BEGIN Available data

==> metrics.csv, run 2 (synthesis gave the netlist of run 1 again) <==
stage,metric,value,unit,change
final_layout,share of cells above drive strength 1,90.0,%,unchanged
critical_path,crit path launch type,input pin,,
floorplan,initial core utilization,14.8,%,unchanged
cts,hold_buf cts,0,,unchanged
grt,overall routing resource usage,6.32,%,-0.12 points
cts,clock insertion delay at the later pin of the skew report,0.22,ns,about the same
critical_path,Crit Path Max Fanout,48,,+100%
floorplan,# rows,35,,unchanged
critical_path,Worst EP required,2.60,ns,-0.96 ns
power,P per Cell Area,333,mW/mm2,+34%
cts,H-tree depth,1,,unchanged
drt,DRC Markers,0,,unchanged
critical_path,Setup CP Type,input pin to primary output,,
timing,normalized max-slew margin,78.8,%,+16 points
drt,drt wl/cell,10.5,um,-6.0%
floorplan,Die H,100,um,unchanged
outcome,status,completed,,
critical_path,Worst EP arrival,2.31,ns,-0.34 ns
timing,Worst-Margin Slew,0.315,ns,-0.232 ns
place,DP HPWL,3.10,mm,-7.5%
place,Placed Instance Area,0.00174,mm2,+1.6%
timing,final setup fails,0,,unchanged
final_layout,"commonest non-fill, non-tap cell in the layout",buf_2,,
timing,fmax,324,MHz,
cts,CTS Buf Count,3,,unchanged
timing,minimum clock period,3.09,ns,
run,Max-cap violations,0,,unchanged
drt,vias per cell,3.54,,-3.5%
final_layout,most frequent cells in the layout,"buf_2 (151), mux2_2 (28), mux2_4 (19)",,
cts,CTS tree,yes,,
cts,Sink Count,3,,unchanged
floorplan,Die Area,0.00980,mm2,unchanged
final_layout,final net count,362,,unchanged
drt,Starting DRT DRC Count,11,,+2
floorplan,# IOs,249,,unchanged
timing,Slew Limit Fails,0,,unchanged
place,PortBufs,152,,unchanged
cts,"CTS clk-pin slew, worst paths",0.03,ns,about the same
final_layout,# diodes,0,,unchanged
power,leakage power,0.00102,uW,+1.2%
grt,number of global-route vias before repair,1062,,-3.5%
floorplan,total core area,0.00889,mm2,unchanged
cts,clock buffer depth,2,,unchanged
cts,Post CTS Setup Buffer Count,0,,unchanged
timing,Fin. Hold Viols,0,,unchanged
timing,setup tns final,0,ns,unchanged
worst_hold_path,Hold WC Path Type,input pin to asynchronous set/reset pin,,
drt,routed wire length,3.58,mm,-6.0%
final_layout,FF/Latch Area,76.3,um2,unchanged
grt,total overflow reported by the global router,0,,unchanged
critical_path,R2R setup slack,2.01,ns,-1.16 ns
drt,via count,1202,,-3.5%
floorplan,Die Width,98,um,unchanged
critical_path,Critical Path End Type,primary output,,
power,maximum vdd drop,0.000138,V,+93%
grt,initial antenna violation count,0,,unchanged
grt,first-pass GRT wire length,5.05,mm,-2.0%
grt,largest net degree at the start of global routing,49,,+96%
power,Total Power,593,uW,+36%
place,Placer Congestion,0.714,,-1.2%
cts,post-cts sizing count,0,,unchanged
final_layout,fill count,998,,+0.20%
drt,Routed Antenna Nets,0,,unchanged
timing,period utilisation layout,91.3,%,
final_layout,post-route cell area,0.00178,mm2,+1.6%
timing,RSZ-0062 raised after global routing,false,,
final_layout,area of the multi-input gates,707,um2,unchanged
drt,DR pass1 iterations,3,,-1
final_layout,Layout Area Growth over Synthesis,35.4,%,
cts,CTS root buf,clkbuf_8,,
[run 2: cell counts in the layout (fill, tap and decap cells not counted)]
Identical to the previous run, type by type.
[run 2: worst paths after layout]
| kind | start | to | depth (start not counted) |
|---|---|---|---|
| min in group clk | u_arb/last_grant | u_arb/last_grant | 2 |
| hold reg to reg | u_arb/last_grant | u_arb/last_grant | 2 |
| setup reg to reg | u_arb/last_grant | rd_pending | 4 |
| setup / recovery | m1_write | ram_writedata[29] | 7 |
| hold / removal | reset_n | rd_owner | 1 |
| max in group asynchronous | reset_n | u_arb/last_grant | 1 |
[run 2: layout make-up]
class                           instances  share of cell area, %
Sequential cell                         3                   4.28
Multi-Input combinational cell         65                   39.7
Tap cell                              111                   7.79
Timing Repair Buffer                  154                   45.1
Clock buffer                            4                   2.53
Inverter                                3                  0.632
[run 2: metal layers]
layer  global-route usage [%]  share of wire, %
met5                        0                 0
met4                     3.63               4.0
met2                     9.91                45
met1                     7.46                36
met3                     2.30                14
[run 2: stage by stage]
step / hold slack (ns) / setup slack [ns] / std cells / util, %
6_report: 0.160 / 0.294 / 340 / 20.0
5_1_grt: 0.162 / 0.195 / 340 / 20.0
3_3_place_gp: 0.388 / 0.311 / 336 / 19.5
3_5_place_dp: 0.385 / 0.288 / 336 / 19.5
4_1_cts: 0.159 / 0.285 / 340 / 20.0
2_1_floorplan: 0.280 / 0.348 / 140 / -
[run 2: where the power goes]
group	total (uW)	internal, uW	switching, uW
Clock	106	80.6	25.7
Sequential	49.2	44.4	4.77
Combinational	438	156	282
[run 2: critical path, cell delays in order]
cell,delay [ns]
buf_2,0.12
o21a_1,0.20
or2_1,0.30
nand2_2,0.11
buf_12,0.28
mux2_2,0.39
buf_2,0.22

END Available data

What you will do
Among the records above, a stretch begins at the line containing "final_layout,final net count,362,,unchanged" and ends at the line containing "rd_pending | 4 |". Restate that stretch word for word, and nothing else.

Reply to the exercise
final_layout,final net count,362,,unchanged
drt,Starting DRT DRC Count,11,,+2
floorplan,# IOs,249,,unchanged
timing,Slew Limit Fails,0,,unchanged
place,PortBufs,152,,unchanged
cts,"CTS clk-pin slew, worst paths",0.03,ns,about the same
final_layout,# diodes,0,,unchanged
power,leakage power,0.00102,uW,+1.2%
grt,number of global-route vias before repair,1062,,-3.5%
floorplan,total core area,0.00889,mm2,unchanged
cts,clock buffer depth,2,,unchanged
cts,Post CTS Setup Buffer Count,0,,unchanged
timing,Fin. Hold Viols,0,,unchanged
timing,setup tns final,0,ns,unchanged
worst_hold_path,Hold WC Path Type,input pin to asynchronous set/reset pin,,
drt,routed wire length,3.58,mm,-6.0%
final_layout,FF/Latch Area,76.3,um2,unchanged
grt,total overflow reported by the global router,0,,unchanged
critical_path,R2R setup slack,2.01,ns,-1.16 ns
drt,via count,1202,,-3.5%
floorplan,Die Width,98,um,unchanged
critical_path,Critical Path End Type,primary output,,
power,maximum vdd drop,0.000138,V,+93%
grt,initial antenna violation count,0,,unchanged
grt,first-pass GRT wire length,5.05,mm,-2.0%
grt,largest net degree at the start of global routing,49,,+96%
power,Total Power,593,uW,+36%
place,Placer Congestion,0.714,,-1.2%
cts,post-cts sizing count,0,,unchanged
final_layout,fill count,998,,+0.20%
drt,Routed Antenna Nets,0,,unchanged
timing,period utilisation layout,91.3,%,
final_layout,post-route cell area,0.00178,mm2,+1.6%
timing,RSZ-0062 raised after global routing,false,,
final_layout,area of the multi-input gates,707,um2,unchanged
drt,DR pass1 iterations,3,,-1
final_layout,Layout Area Growth over Synthesis,35.4,%,
cts,CTS root buf,clkbuf_8,,
[run 2: cell counts in the layout (fill, tap and decap cells not counted)]
Identical to the previous run, type by type.
[run 2: worst paths after layout]
| kind | start | to | depth (start not counted) |
|---|---|---|---|
| min in group clk | u_arb/last_grant | u_arb/last_grant | 2 |
| hold reg to reg | u_arb/last_grant | u_arb/last_grant | 2 |
| setup reg to reg | u_arb/last_grant | rd_pending | 4 |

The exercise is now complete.